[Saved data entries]
------------------------------------------------------------
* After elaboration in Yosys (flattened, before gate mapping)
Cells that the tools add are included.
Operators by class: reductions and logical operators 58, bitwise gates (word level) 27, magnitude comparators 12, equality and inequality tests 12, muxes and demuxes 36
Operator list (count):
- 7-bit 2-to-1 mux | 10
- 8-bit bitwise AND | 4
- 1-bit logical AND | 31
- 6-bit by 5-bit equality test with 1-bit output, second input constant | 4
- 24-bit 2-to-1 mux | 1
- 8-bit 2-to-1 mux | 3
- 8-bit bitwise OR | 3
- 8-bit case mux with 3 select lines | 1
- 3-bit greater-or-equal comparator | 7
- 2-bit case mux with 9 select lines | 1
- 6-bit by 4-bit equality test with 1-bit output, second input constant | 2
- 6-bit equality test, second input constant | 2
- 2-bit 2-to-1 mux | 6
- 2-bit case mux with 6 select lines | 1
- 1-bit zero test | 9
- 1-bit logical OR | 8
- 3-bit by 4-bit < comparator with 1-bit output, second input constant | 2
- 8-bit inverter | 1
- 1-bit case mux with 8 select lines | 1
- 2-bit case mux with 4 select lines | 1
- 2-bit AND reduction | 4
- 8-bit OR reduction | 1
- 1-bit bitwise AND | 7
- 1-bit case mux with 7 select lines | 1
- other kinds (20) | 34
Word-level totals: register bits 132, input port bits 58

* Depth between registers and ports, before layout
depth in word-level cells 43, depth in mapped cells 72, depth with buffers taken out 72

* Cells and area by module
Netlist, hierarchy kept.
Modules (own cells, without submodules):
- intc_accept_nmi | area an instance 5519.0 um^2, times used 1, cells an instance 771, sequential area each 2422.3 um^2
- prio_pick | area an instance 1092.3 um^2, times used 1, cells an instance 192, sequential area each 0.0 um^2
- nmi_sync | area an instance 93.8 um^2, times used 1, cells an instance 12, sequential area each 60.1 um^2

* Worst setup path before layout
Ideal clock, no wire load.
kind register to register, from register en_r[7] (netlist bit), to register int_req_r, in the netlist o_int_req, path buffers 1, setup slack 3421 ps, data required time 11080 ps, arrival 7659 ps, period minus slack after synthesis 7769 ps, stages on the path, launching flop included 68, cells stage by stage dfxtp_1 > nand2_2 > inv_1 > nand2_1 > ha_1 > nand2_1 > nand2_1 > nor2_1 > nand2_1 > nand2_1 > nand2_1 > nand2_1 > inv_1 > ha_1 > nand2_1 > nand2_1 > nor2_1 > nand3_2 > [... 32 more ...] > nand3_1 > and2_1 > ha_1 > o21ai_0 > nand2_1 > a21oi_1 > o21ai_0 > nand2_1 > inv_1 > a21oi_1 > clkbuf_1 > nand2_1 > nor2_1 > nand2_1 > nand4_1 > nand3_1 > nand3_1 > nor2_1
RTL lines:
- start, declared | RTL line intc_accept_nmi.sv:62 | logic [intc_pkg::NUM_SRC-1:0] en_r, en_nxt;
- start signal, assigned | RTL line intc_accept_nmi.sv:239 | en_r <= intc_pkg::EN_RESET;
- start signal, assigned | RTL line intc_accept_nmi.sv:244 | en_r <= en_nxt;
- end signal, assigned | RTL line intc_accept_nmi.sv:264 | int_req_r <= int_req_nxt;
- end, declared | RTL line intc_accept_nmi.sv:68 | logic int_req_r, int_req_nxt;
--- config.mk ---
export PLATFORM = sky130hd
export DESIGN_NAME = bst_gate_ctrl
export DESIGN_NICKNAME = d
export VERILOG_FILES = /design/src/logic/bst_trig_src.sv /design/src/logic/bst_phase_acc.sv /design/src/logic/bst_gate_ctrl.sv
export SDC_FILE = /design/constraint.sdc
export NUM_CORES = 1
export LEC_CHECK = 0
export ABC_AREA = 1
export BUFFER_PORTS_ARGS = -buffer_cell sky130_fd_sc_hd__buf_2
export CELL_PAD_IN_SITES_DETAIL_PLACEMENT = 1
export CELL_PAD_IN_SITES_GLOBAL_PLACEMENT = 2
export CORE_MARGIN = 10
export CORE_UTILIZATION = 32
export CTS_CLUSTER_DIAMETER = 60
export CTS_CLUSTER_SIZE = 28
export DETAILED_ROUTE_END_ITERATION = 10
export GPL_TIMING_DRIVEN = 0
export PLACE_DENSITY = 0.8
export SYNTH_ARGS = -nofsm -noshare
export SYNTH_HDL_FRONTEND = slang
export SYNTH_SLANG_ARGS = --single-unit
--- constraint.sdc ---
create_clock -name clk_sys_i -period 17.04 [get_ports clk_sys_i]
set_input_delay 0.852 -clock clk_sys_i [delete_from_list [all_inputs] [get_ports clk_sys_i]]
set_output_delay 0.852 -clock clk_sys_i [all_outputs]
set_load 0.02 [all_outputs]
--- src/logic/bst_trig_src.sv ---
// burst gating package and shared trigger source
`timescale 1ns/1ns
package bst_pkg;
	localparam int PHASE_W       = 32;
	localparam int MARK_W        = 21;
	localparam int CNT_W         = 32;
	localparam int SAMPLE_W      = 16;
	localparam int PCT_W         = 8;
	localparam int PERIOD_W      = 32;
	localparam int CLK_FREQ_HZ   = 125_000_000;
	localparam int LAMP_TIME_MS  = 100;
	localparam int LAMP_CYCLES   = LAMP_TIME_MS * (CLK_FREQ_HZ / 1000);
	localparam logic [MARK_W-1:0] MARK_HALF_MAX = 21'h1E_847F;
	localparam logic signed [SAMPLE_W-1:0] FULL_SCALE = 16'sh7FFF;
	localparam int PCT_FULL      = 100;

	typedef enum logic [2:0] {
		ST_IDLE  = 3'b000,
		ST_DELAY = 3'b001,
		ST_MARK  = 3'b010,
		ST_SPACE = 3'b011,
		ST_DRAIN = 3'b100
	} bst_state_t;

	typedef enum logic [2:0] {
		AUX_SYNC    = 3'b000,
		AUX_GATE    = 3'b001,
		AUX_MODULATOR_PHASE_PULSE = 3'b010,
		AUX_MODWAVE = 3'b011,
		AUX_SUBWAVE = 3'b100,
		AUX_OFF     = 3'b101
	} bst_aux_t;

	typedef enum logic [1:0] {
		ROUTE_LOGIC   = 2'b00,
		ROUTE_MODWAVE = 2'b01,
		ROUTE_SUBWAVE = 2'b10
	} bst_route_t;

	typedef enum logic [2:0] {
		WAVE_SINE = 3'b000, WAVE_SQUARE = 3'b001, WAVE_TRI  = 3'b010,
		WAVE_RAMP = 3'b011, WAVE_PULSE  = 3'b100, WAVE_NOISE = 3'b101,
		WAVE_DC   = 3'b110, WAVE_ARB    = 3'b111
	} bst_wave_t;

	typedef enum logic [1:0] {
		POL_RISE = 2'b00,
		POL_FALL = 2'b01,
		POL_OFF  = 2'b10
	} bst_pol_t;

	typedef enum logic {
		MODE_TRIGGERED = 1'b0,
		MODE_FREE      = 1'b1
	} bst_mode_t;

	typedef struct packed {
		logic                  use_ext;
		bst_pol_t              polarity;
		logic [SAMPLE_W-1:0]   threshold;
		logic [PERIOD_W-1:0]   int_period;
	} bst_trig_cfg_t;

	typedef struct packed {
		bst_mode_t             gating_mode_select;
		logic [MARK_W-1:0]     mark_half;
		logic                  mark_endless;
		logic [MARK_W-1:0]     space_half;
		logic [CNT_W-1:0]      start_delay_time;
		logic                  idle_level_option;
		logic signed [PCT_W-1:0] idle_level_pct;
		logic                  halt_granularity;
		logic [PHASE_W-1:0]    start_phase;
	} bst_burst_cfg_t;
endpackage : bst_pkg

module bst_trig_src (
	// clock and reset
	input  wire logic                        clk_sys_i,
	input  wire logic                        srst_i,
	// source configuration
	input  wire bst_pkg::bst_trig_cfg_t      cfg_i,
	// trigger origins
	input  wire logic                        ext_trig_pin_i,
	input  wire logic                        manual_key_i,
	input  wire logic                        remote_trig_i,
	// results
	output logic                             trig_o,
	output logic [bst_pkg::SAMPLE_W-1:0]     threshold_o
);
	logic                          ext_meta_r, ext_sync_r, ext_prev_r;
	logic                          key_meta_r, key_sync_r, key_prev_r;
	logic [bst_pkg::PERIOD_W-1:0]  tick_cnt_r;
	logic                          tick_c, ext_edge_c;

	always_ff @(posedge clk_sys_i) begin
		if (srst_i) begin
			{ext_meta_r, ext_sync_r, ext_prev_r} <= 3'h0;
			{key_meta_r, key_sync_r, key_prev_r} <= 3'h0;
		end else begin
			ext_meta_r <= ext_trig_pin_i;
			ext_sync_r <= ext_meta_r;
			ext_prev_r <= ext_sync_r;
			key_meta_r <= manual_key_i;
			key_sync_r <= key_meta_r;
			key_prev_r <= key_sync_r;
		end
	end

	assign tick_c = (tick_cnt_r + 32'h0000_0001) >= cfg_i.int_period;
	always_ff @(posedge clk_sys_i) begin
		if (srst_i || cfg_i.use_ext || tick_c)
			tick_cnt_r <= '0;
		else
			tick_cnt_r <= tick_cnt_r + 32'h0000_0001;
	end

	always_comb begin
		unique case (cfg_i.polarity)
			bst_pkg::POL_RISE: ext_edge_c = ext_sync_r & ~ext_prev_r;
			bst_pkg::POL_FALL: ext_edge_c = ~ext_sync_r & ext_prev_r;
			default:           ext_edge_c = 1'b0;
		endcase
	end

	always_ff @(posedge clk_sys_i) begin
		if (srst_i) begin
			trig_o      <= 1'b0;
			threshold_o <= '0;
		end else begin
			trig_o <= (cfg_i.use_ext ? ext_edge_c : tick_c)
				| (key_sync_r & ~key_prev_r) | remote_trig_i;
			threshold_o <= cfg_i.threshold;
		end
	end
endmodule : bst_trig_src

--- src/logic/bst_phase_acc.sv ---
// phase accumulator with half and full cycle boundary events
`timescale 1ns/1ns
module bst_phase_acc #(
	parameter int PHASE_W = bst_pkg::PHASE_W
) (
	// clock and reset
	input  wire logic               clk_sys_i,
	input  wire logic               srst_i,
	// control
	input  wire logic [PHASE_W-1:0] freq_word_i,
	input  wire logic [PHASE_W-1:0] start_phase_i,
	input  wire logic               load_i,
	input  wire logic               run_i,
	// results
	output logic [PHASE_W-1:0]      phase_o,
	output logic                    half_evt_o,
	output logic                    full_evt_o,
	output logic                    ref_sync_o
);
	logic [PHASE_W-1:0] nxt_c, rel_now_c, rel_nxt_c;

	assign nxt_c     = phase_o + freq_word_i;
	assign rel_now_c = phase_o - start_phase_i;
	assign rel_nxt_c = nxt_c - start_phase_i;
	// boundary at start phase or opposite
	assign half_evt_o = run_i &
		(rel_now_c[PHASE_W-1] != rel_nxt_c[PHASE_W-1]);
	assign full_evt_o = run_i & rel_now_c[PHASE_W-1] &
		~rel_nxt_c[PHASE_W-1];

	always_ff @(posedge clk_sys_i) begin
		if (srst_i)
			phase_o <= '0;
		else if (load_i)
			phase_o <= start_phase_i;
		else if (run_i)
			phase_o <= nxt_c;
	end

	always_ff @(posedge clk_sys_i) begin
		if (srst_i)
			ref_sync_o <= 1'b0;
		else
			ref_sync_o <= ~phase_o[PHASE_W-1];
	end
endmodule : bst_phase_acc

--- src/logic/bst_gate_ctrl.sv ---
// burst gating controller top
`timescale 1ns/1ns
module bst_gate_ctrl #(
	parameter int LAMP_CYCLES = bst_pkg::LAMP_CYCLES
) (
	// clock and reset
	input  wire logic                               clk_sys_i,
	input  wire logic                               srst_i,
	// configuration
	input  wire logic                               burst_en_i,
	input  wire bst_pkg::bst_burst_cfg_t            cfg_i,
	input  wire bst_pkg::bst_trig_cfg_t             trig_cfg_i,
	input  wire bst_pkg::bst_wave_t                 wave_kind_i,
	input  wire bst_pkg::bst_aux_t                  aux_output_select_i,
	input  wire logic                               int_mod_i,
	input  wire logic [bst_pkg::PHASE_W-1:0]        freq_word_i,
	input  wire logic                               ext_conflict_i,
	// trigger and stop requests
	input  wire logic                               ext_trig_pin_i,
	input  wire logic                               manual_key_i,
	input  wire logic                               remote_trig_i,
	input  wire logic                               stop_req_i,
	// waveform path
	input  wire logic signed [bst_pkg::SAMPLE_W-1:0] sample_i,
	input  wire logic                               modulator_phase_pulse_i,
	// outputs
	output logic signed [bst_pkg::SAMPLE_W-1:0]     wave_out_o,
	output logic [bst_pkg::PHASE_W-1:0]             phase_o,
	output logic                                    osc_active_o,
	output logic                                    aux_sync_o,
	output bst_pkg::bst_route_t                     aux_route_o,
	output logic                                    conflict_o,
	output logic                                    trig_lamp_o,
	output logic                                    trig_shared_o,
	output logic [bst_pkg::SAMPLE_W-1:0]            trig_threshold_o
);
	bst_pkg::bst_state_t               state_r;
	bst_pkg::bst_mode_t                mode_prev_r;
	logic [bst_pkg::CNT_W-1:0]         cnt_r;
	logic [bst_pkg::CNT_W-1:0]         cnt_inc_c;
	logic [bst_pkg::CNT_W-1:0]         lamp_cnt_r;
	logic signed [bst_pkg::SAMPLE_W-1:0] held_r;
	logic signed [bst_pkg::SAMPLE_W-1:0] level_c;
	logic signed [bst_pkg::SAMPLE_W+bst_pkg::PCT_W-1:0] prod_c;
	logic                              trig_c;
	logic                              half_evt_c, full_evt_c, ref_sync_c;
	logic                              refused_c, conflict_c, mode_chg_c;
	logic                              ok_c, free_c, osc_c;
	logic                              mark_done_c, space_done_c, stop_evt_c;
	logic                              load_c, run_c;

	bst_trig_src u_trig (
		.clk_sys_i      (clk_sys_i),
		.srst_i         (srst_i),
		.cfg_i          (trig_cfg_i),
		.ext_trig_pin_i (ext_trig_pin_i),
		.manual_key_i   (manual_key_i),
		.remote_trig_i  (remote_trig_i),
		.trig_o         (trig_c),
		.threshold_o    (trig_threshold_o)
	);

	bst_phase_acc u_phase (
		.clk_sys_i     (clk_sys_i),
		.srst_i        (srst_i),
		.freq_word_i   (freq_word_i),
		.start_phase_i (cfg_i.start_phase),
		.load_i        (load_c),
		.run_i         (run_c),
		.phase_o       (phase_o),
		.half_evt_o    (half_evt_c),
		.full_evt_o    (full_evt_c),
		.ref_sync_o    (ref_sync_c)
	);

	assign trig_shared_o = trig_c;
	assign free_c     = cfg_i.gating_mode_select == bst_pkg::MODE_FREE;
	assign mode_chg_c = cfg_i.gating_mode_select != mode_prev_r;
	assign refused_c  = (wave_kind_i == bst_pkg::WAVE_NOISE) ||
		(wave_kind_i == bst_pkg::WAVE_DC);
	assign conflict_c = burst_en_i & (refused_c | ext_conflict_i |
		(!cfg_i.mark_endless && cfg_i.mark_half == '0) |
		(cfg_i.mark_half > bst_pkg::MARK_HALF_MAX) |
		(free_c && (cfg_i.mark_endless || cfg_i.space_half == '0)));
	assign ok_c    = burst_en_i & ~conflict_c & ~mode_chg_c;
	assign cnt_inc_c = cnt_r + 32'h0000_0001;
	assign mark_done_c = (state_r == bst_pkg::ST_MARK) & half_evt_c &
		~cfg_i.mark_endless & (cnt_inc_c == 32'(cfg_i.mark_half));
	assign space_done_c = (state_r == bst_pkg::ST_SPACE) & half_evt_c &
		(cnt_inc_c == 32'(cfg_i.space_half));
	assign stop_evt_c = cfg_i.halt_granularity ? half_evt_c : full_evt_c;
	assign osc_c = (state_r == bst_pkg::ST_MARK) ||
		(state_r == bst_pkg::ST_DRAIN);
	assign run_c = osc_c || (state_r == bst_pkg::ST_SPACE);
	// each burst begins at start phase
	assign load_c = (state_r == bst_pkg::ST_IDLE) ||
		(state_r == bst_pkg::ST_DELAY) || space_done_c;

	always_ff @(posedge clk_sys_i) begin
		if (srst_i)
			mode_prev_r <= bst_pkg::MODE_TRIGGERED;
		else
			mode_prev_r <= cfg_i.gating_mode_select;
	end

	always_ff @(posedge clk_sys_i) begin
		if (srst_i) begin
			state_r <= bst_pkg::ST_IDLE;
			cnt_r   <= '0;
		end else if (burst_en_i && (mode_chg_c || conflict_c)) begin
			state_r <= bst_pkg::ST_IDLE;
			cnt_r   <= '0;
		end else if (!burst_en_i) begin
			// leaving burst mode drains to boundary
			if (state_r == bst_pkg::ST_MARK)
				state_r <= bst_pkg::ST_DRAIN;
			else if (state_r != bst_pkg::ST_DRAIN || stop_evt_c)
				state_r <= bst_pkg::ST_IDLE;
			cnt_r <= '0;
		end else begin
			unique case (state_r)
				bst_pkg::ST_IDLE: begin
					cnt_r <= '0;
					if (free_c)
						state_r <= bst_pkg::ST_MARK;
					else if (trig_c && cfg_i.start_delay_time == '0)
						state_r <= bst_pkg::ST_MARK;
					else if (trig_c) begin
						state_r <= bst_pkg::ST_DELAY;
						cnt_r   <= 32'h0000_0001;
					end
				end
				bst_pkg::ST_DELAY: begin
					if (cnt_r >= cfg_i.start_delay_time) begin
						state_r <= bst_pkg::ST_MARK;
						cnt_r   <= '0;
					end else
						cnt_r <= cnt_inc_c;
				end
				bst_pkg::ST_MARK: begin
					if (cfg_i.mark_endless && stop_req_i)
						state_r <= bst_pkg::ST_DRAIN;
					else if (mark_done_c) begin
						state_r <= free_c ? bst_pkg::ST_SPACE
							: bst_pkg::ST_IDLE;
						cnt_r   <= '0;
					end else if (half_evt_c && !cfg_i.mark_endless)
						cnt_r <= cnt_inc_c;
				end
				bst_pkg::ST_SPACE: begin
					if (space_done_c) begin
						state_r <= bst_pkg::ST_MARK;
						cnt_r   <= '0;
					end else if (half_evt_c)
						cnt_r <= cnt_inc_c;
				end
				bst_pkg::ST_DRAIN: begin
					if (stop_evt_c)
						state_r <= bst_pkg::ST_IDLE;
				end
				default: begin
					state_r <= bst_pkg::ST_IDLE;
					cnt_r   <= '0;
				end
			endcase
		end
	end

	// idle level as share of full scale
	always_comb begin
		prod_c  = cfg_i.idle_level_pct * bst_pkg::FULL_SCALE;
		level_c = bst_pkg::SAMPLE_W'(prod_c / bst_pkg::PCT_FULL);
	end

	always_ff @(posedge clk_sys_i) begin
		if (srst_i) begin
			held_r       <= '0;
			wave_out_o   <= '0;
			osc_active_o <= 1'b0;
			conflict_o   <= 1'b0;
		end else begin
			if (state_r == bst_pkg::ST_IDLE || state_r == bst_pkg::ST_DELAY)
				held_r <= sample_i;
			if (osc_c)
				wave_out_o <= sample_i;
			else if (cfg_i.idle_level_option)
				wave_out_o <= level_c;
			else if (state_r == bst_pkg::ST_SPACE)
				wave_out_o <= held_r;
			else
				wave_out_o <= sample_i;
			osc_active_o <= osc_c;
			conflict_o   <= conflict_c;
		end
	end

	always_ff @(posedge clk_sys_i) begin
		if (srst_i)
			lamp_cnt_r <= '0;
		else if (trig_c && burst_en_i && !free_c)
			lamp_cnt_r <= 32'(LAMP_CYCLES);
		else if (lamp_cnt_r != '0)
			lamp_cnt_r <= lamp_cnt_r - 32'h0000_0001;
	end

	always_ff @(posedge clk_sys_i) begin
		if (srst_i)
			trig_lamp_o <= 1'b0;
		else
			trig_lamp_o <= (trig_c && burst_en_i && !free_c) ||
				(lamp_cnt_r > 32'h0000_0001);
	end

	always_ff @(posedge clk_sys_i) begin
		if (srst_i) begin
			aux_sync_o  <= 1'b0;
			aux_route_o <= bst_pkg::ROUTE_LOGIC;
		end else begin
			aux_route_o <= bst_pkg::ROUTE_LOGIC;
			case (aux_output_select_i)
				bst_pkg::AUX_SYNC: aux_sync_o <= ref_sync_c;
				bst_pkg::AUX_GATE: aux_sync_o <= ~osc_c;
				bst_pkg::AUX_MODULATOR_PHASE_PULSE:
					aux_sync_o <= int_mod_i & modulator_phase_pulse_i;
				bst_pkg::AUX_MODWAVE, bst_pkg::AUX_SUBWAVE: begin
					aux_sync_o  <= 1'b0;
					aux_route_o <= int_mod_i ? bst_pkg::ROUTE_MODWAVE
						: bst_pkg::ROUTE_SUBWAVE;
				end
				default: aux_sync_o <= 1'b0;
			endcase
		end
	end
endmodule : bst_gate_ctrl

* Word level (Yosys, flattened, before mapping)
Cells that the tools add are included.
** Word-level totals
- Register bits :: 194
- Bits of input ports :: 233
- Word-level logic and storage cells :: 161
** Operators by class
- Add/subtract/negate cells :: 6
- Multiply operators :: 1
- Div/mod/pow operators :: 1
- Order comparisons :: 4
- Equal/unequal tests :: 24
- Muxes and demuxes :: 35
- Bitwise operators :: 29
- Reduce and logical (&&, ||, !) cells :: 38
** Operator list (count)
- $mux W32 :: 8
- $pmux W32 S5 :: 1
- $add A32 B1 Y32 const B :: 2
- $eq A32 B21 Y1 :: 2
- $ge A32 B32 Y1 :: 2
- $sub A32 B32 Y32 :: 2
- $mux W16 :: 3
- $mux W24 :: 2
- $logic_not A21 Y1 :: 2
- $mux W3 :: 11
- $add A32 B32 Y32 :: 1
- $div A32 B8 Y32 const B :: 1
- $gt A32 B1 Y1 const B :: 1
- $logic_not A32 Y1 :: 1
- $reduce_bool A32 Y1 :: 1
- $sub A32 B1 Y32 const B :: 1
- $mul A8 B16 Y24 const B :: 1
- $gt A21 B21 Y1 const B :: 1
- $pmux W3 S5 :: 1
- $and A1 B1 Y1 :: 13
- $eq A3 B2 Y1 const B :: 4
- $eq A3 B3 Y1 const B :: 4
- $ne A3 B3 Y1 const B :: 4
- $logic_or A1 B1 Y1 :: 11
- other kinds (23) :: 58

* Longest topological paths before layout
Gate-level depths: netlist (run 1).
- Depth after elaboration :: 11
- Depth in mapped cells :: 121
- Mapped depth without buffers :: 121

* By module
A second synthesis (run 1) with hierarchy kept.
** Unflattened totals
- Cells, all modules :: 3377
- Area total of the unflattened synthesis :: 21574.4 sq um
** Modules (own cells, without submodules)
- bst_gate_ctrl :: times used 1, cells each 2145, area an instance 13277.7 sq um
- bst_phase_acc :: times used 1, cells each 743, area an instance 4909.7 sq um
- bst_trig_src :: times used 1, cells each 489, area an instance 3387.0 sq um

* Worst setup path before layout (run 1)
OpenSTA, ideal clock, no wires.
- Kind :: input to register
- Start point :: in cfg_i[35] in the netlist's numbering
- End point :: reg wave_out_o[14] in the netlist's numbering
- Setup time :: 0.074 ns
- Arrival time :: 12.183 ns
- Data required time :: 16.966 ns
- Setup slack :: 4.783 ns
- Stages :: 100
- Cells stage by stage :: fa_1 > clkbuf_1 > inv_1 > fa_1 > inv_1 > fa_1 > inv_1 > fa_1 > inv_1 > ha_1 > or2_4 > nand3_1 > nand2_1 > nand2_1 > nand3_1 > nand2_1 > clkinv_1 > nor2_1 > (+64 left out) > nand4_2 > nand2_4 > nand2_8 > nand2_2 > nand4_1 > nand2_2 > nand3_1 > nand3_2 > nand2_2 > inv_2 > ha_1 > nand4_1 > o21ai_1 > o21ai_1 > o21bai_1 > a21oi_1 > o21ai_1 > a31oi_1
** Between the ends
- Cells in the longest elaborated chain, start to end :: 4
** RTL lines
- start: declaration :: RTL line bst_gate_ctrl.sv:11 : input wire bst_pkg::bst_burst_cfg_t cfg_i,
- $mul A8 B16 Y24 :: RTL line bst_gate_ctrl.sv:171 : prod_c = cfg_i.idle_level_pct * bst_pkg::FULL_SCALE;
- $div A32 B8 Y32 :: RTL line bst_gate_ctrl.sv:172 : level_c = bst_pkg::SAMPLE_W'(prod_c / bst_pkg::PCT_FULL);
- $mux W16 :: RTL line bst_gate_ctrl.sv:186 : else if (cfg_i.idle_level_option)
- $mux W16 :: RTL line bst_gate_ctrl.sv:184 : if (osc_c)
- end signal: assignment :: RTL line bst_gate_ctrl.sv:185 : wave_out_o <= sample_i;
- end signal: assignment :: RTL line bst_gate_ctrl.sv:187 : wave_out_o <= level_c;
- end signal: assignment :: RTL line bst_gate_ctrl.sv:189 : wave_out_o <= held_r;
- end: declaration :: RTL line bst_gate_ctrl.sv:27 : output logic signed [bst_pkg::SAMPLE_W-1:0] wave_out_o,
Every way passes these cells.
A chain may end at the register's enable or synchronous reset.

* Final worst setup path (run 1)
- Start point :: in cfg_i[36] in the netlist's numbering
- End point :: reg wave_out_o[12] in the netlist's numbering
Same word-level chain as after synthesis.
------------------------------------------------------------
- _WHAT YOU ARE ASKED TO DO_
Taking the entries above, restate exactly those lines that fall between the line with "- intc_accept_nmi |" and the line with "- end signal, assigned", keeping both of those lines too.

- _RESPONSE FOR THIS EXERCISE_
- intc_accept_nmi | area an instance 5519.0 um^2, times used 1, cells an instance 771, sequential area each 2422.3 um^2
- prio_pick | area an instance 1092.3 um^2, times used 1, cells an instance 192, sequential area each 0.0 um^2
- nmi_sync | area an instance 93.8 um^2, times used 1, cells an instance 12, sequential area each 60.1 um^2

* Worst setup path before layout
Ideal clock, no wire load.
kind register to register, from register en_r[7] (netlist bit), to register int_req_r, in the netlist o_int_req, path buffers 1, setup slack 3421 ps, data required time 11080 ps, arrival 7659 ps, period minus slack after synthesis 7769 ps, stages on the path, launching flop included 68, cells stage by stage dfxtp_1 > nand2_2 > inv_1 > nand2_1 > ha_1 > nand2_1 > nand2_1 > nor2_1 > nand2_1 > nand2_1 > nand2_1 > nand2_1 > inv_1 > ha_1 > nand2_1 > nand2_1 > nor2_1 > nand3_2 > [... 32 more ...] > nand3_1 > and2_1 > ha_1 > o21ai_0 > nand2_1 > a21oi_1 > o21ai_0 > nand2_1 > inv_1 > a21oi_1 > clkbuf_1 > nand2_1 > nor2_1 > nand2_1 > nand4_1 > nand3_1 > nand3_1 > nor2_1
RTL lines:
- start, declared | RTL line intc_accept_nmi.sv:62 | logic [intc_pkg::NUM_SRC-1:0] en_r, en_nxt;
- start signal, assigned | RTL line intc_accept_nmi.sv:239 | en_r <= intc_pkg::EN_RESET;
- start signal, assigned | RTL line intc_accept_nmi.sv:244 | en_r <= en_nxt;
- end signal, assigned | RTL line intc_accept_nmi.sv:264 | int_req_r <= int_req_nxt;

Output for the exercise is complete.